[Start of section]

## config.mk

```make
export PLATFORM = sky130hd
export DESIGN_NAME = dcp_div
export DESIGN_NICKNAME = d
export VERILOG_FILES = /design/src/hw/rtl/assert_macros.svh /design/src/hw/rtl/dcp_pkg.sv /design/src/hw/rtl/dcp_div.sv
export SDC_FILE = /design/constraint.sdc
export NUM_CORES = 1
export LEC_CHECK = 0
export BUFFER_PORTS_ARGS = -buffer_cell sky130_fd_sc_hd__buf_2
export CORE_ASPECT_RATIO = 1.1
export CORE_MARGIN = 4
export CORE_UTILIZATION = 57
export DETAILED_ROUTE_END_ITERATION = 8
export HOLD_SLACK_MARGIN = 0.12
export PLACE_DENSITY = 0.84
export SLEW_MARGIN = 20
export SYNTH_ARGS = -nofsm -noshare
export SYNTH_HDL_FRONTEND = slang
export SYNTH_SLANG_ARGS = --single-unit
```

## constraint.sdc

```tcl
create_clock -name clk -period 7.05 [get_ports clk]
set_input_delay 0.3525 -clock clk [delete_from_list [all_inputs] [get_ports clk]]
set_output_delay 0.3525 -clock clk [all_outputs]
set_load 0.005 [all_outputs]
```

[End of section]
[Start of section]

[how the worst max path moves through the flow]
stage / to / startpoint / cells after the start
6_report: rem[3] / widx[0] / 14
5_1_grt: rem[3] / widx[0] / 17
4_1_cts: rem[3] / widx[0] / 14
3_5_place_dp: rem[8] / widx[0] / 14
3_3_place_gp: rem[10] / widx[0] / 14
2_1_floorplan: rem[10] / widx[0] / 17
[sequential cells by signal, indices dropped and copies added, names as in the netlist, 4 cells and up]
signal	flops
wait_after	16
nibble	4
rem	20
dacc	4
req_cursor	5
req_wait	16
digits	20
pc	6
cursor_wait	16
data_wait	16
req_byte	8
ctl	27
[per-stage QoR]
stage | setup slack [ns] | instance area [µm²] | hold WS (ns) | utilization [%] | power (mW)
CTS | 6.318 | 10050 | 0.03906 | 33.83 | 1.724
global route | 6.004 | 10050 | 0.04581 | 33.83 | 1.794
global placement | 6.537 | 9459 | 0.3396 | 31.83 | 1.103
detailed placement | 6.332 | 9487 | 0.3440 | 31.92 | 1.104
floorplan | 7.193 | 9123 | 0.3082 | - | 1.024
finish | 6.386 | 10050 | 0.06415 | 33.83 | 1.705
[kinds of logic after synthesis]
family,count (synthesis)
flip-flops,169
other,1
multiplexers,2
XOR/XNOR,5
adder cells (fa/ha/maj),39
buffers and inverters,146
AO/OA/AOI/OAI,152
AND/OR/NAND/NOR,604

[End of section]

» **ASSIGNMENT**
Look back at the entries above and repeat, unchanged, every line from the line holding "global placement |" through the line holding "AND/OR/NAND/NOR,604".

» **REPLY TO THE EXERCISE**
global placement | 6.537 | 9459 | 0.3396 | 31.83 | 1.103
detailed placement | 6.332 | 9487 | 0.3440 | 31.92 | 1.104
floorplan | 7.193 | 9123 | 0.3082 | - | 1.024
finish | 6.386 | 10050 | 0.06415 | 33.83 | 1.705
[kinds of logic after synthesis]
family,count (synthesis)
flip-flops,169
other,1
multiplexers,2
XOR/XNOR,5
adder cells (fa/ha/maj),39
buffers and inverters,146
AO/OA/AOI/OAI,152
AND/OR/NAND/NOR,604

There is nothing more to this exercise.